Is there a computer I can power via PoE?
Comment on Can a Raspberry Pi 5 with 8 GB of RAM handle my needs?
towerful@programming.dev 10 months agoI agree.
Pis are great for tinkering, GPIO things, or ultra low power.
Plenty of older hardware out there that is as powerful (or more so), more reliable (ie, not an sd card), and more maintainable (ie can swap CPU/ram/disks/fans/psu).
But, power consumption is always a concern. At $0.30/kwh, 10 watts is $27 per year.
So, if a pi draws 5w and an SFF draw 25w, thats $55 per year. Any price benefit of a larger/older PC is negligiable after a year or 2, so reliability probably wont come into it.
AtariDump@lemmy.world 10 months ago
towerful@programming.dev 9 months ago
A quick google found things like these:
things-embedded.com/us/…/poe-computers/Obviously tailored more to the industrial/automation/embedded side of things with odd IO. And probably a ridiculous prolice tag.
PoE++ (802.3bt) can deliver 60w. UPoE extends this to 100w. So, there is a LOT you can power from that!AtariDump@lemmy.world 9 months ago
Neat, and agreed that the price is probably stupid money.
With that in mind, it’s why I like the Pi for smaller projects - I can power them via PoE.

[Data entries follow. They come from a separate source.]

--- config.mk ---
export PLATFORM = sky130hd
export DESIGN_NAME = pmod_da_spi_transmitter
export DESIGN_NICKNAME = d
export VERILOG_FILES = /design/src/rtl/pmod_da_spi_transmitter.sv
export SDC_FILE = /design/constraint.sdc
export NUM_CORES = 1
export LEC_CHECK = 0
export ABC_CLOCK_PERIOD_IN_PS = 2100
export CAP_MARGIN = 40
export CORE_AREA = 2 2 54 56
export DETAILED_ROUTE_END_ITERATION = 12
export DIE_AREA = 0 0 56 58
export GPL_ROUTABILITY_DRIVEN = 1
export PLACE_DENSITY = 0.72
export SLEW_MARGIN = 20
export SYNTH_ARGS = -nofsm -noshare
export SYNTH_HDL_FRONTEND = slang
export SYNTH_SLANG_ARGS = --single-unit
export TNS_END_PERCENT = 100
--- constraint.sdc ---
create_clock -name clock -period 2.1 [get_ports clock]
set_input_delay 0.21 -clock clock [delete_from_list [all_inputs] [get_ports clock]]
set_output_delay 0.21 -clock clock [all_outputs]
set_load 0.01 [all_outputs]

BigMikeInAustin@lemmy.world 10 months ago
The last video from “hardware haven” I saw (not the last released, just the last I saw) found:
Fuzzy memory on details: a 5th or 6th gen Intel idled at 7 watts vs an ultra efficient at 5 watts. He calculated out that it would take 2-4 years, depending on your electricity, to pay for the cost difference of a new ultra low power machine. CPUs and even graphic cards have gotten much better at idling very low.
towerful@programming.dev 9 months ago
5th and 6th gen are pretty ancient.
An i3-12100 motherboard bundle is about £160, will idle with dual NVMes about 20w, and will absolutely slay a similar 5th or 6th gen low power build.
Anyway…
A Pi 4 will idle around 3 to 4 watts, and run 6 watts when the CPU is pegged. A Pi 3 is 2w idle and 3.6w pegged. (ecoenergygeek.com/raspberry-pi-power-consumption/)

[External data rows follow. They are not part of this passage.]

`config.mk`:
```
export PLATFORM = sky130hd
export DESIGN_NAME = div_sgn_seq
export DESIGN_NICKNAME = d
export VERILOG_FILES = /design/src/rtl/div_sgn_pkg.sv /design/src/rtl/div_sgn_step.sv /design/src/rtl/div_sgn_seq.sv
export SDC_FILE = /design/constraint.sdc
export NUM_CORES = 1
export LEC_CHECK = 0
export CORE_ASPECT_RATIO = 1.4
export CORE_UTILIZATION = 40
export CTS_BUF_LIST = sky130_fd_sc_hd__clkbuf_2
export DETAILED_ROUTE_END_ITERATION = 8
export MAX_ROUTING_LAYER = met4
export PLACE_DENSITY = 0.58
export SLEW_MARGIN = 5
export SYNTH_ARGS = -nofsm -noshare
export SYNTH_HDL_FRONTEND = slang
export SYNTH_SLANG_ARGS = --single-unit
```
`constraint.sdc`:
```
create_clock -name clk_i -period 3.71 [get_ports clk_i]
set_input_delay 0.5565 -clock clk_i [delete_from_list [all_inputs] [get_ports clk_i]]
set_output_delay 0.5565 -clock clk_i [all_outputs]
set_load 0.02 [all_outputs]
```
`src/rtl/div_sgn_pkg.sv`:
```
// Shared types and helpers for the sequential signed divider.
// Build option: DIV_SGN_SEQ_EARLY_OUT_EN (consumed by div_sgn_seq).
package div_sgn_pkg;

    typedef enum logic [2:0] {
        IDLE = 3'd0,
        PREP = 3'd1,
        ITER = 3'd2,
        FIX  = 3'd3,
        DONE = 3'd4
    } state_e;

    // Width of an iteration counter that must hold n-1.
    function automatic int cnt_w(input int n);
        return (n < 2) ? 1 : $clog2(n);
    endfunction

    // Two's complement negation when neg is set; callers widen to 64 bits and truncate back.
    function automatic logic [63:0] negate_if(input logic [63:0] x, input logic neg);
        return neg ? (~x + 64'd1) : x;
    endfunction

endpackage

```
`src/rtl/div_sgn_step.sv`:
```
// One restoring-division step on magnitudes: shift in the next dividend bit, subtract if it fits.
module div_sgn_step #(
    parameter int widthD = 8
) (
    input  logic [widthD-1:0] i_rem,
    input  logic [widthD-1:0] i_dMag,
    input  logic              i_bit,
    output logic [widthD-1:0] o_rem,
    output logic              o_qBit
);

    logic [widthD:0] w_shift;

    // The incoming remainder is always below |D|, so the shifted value needs only one extra bit.
    assign w_shift = {i_rem, i_bit};
    assign o_qBit  = (w_shift >= {1'b0, i_dMag});
    assign o_rem   = o_qBit ? widthD'(w_shift - {1'b0, i_dMag}) : w_shift[widthD-1:0];

endmodule

```
`src/rtl/div_sgn_seq.sv`:
```
// Sequential signed divider, one quotient bit per cycle, valid/ready on both sides.
// Build option: DIV_SGN_SEQ_EARLY_OUT_EN skips iteration for dz, ovf and |N| < |D|.
module div_sgn_seq
    import div_sgn_pkg::*;
#(
    parameter int widthN = 16,
    parameter int widthD = 8
) (
    input  logic              clk_i,
    input  logic              rst_ni,
    input  logic              in_valid_i,
    output logic              in_ready_o,
    input  logic [widthN-1:0] N_i,
    input  logic [widthD-1:0] D_i,
    output logic              out_valid_o,
    input  logic              out_ready_i,
    output logic [widthN-1:0] Q_o,
    output logic [widthD-1:0] R_o,
    output logic              dz_o,
    output logic              ovf_o
);

    localparam int CW = cnt_w(widthN);

    state_e            r_state;
    logic [widthN-1:0] r_n;
    logic [widthD-1:0] r_d;
    logic [widthN-1:0] r_nMag;
    logic [widthD-1:0] r_dMag;
    logic [widthD-1:0] r_rem;
    logic [CW-1:0]     r_cnt;
    logic              r_dz;
    logic              r_ovf;
    logic              r_inReady;
    logic              r_outValid;
    logic [widthN-1:0] r_qOut;
    logic [widthD-1:0] r_rOut;
    logic              r_dzOut;
    logic              r_ovfOut;

    logic [widthN-1:0] w_nMag;
    logic [widthD-1:0] w_dMag;
    logic              w_dz;
    logic              w_ovf;
    logic [widthD-1:0] w_stepRem;
    logic              w_qBit;
    logic [widthN-1:0] w_qSigned;
    logic [widthD-1:0] w_rSigned;

    // Magnitude of the most-negative N wraps to itself, which is exact as an unsigned value.
    assign w_nMag    = widthN'(negate_if(64'(r_n), r_n[widthN-1]));
    assign w_dMag    = widthD'(negate_if(64'(r_d), r_d[widthD-1]));
    assign w_dz      = (r_d == '0);
    assign w_ovf     = (r_n == {1'b1, {(widthN-1){1'b0}}}) && (r_d == '1);
    assign w_qSigned = widthN'(negate_if(64'(r_nMag), r_n[widthN-1] ^ r_d[widthD-1]));
    assign w_rSigned = widthD'(negate_if(64'(r_rem), r_n[widthN-1]));

`ifdef DIV_SGN_SEQ_EARLY_OUT_EN
    logic w_small;
    assign w_small = (widthN'(w_dMag) > w_nMag);
`endif

    div_sgn_step #(
        .widthD (widthD)
    ) u_step (
        .i_rem  (r_rem),
        .i_dMag (r_dMag),
        .i_bit  (r_nMag[widthN-1]),
        .o_rem  (w_stepRem),
        .o_qBit (w_qBit)
    );

    // r_nMag doubles as the quotient register: dividend bits leave at the top, quotient bits enter at the bottom.
    always_ff @(posedge clk_i or negedge rst_ni) begin
        if (!rst_ni) begin
            r_state    <= IDLE;
            r_n        <= '0;
            r_d        <= '0;
            r_nMag     <= '0;
            r_dMag     <= '0;
            r_rem      <= '0;
            r_cnt      <= '0;
            r_dz       <= 1'b0;
            r_ovf      <= 1'b0;
            r_inReady  <= 1'b1;
            r_outValid <= 1'b0;
            r_qOut     <= '0;
            r_rOut     <= '0;
            r_dzOut    <= 1'b0;
            r_ovfOut   <= 1'b0;
        end else begin
            case (r_state)
                IDLE: begin
                    if (in_valid_i) begin
                        r_n       <= N_i;
                        r_d       <= D_i;
                        r_inReady <= 1'b0;
                        r_state   <= PREP;
                    end
                end
                PREP: begin
                    r_nMag <= w_nMag;
                    r_dMag <= w_dMag;
                    r_rem  <= '0;
                    r_dz   <= w_dz;
                    r_ovf  <= w_ovf;
                    r_cnt  <= CW'(widthN - 1);
`ifdef DIV_SGN_SEQ_EARLY_OUT_EN
                    if (w_dz || w_ovf || w_small) begin
                        r_nMag  <= '0;
                        r_rem   <= w_nMag[widthD-1:0];
                        r_state <= FIX;
                    end else begin
                        r_state <= ITER;
                    end
`else
                    r_state <= ITER;
`endif
                end
                ITER: begin
                    r_rem  <= w_stepRem;
                    r_nMag <= {r_nMag[widthN-2:0], w_qBit};
                    if (r_cnt == '0) begin
                        r_state <= FIX;
                    end else begin
                        r_cnt <= r_cnt - 1'b1;
                    end
                end
                FIX: begin
                    if (r_dz) begin
                        r_qOut <= '1;
                        r_rOut <= r_n[widthD-1:0];
                    end else if (r_ovf) begin
                        r_qOut <= r_n;
                        r_rOut <= '0;
                    end else begin
                        r_qOut <= w_qSigned;
                        r_rOut <= w_rSigned;
                    end
                    r_dzOut    <= r_dz;
                    r_ovfOut   <= r_ovf;
                    r_outValid <= 1'b1;
                    r_state    <= DONE;
                end
                DONE: begin
                    if (out_ready_i) begin
                        r_outValid <= 1'b0;
                        r_inReady  <= 1'b1;
                        r_state    <= IDLE;
                    end
                end
                default: begin
                    r_outValid <= 1'b0;
                    r_inReady  <= 1'b1;
                    r_state    <= IDLE;
                end
            endcase
        end
    end

    assign in_ready_o  = r_inReady;
    assign out_valid_o = r_outValid;
    assign Q_o         = r_qOut;
    assign R_o         = r_rOut;
    assign dz_o        = r_dzOut;
    assign ovf_o       = r_ovfOut;

endmodule

```
==> qor_table.md <==
| Metric | Value |
| --- | --- |
| Final routed wirelength across all metal layers | 13600 um |
| Result of the run | finished clean |
| Top cells by area, synth | sky130_fd_sc_hd__dfrtp_1 (43%), sky130_fd_sc_hd__o21ai_0 (5.2%), sky130_fd_sc_hd__xnor2_1 (4.3%) |
| Number of buffers on the longest clock path | 2 |
| Min cycle time layout | 2.57 ns |
| Number of clock buffers inserted by TritonCTS | 9 |
| Mapped cell area | 5360 um2 |
| Latest clock arrival within the worst-skew pair | 0.57 ns |
| Count of final max-slew check failures | 0 |
| FILL cells | 1278 |
| Path class of the lowest-slack min-delay path | in2async |
| Number of register bits inferred by synthesis | 93 |
| First-pass GRT wire length | 22600 um |
| Leakage power total | 2.51 nW |
| Top fanout value on the critical path | 21 |
| Area inside the core boundary | 12900 um2 |
| Synthesized instance count | 577 |
| Area leader, netlist | sky130_fd_sc_hd__dfrtp_1 |
| Worst Setup End Kind | flip-flop |
| Required time of the worst setup path | 4.15 ns |
| Slew HR | 39.1% |
| Sequential cell area | 2330 um2 |
| Reg2Reg Launch Point | r_state[0] |
| Setup TNS Final | 0 ns |
| CTS H-tree depth | 3 |
| Detailed placer's ending HPWL | 10100 um |
| Buffer count from post-CTS setup fixing | 0 |
| Period utilisation layout | 69.2% |
| Maximum operating frequency | 390 MHz |
| Final setup margin | 1.14 ns |
| Total via count after detailed routing | 4364 |
| Quantity of hold-fixing buffers added after cts | 0 |
| Final setup skew | 0.0396 ns |
| Origin of the worst setup path | r_state[0] |
| Compound-cell area share of the yosys netlist | 21.1% |
| Antenna Violating Nets Remaining | 0 |
| Worst Setup Path Type | reg2reg |
| Max IR drop VDD | 0.389 mV |
| Total Routing Usage GR | 21.7% |
| Number of flops mapped to enable cells by yosys | 0 |
| Share of post-route cells with drive strength above 1 | 9.05% |
| Multi-input gate area in the final layout | 2780 um2 |
| Relative area change from synthesis to final layout | 14.8% |
| Largest family of logic cells by synthesized area | compound AO/OA/AOI/OAI gates |
| DRC violation count after routing | 0 |
| Clock tree from TritonCTS | built |
| Horizontal die dimension | 99.8 um |
| Via count of the first global-routing pass | 4379 |
| Synthesized net count | 620 |
| Worst slack at placement | 1.22 ns |
| Starting density of the core | 41.4% |
| Num rows | 49 |
| Routed wirelength normalized by instance count | 17.1 um |
| Fraction of synthesized cell area in xor and xnor cells | 7.20% |
| CP Launch Type | flip-flop |
| Clk sink count | 93 |
| Max-cap violations | 0 |
| Initial antenna violation count | 1 |
| Top Ports | 56 |
| Maximum number of pins on one net before global-route repair | 71 |
| Sequential fraction of the synthesis area | 43.5% |
| Total die area | 13900 um2 |
| Hold Vio Cnt, Final | 0 |
| Worst endpoint data arrival time | 3.01 ns |
| Adder and majority cell fraction of the synthesized area | 3.64% |
| # setup viols final | 0 |
| Global placement routability congestion | 0.867 |
| Mux cell area share after synthesis | 4.74% |
| Avg Cell Area, Syn | 9.28 um2 |
| Average via count per standard cell | 5.47 |
| First-pass DRT Iterations | 4 |
| Simple-gate share of the synthesized area | 15.3% |
| Remaining Overflow, GRT | 0 |
| Clock transition at the register clock pins on the worst setup and hold paths after CTS | 0.26 ns |
| Number of library cell types mapped by synthesis | 63 |
| Slew at the pin closest to its max-slew limit | 0.914 ns |
| Number of nets at the end of the flow | 657 |
| Root buffer cell | sky130_fd_sc_hd__clkbuf_2 |
| Area share of the largest cell type after synthesis | 43.0% |
| RSZ-0062 raised after global routing | false |
| Most common flop cell mapped by yosys | sky130_fd_sc_hd__dfrtp_1 |
| Power density cells | 1010 nW/um2 |
| Count of synthesis-stage warnings from yosys | 0 |
| Die H | 139 um |
| Number of port buffers | 55 |
| Async set or reset register ratio after synthesis | 100% |
| Number of instances resized during post-cts repair | 0 |
| Initial drt markers | 208 |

Here is a low power 6th gen intel build.
mattgadient.com/building-a-low-power-pc-on-skylak…
Idle draw is 10w. Total pegged draw is 50w.
They mention an i7-6700t has lower TDP (35w), so that power draw under load would be probably 25-30w.
Which is still 2x higher at idle, and 5x higher under load than a raspberry pi.
Chances are the i7 would run closer to idle when tasked with work that would be stressing the pi, considering it is twice the clock speed and twice the thread count. So, maybe 2x more draw on average (6w vs 15w)?
As for costs, im seeing i7-6700t selling used for £60, new DDR4 is probably another £40, and a new cheap motherboard is £60. A quick ebay search shows refurbbed " i5 6th gens" (no model number) with 8gb of ram and 256gb ssd going for £140 (16gb of ram is £5 more, but for the sake of comparison).
I can buy a 8gb pi4 starter kit for £104 (psu, case, sd card, hdmi cable & pi4 8gb).
Which is cheaper than a refurbished i5 6th gen, and is lower power.
If i was running virtualisation, i would absolutely pay more for something i can eventually stuff 64gb (or more) ram into, as well as multigig/10gb networking.
But for running some home services in a docker compose stack? A pi4 is going to be cheaper in the short and long term.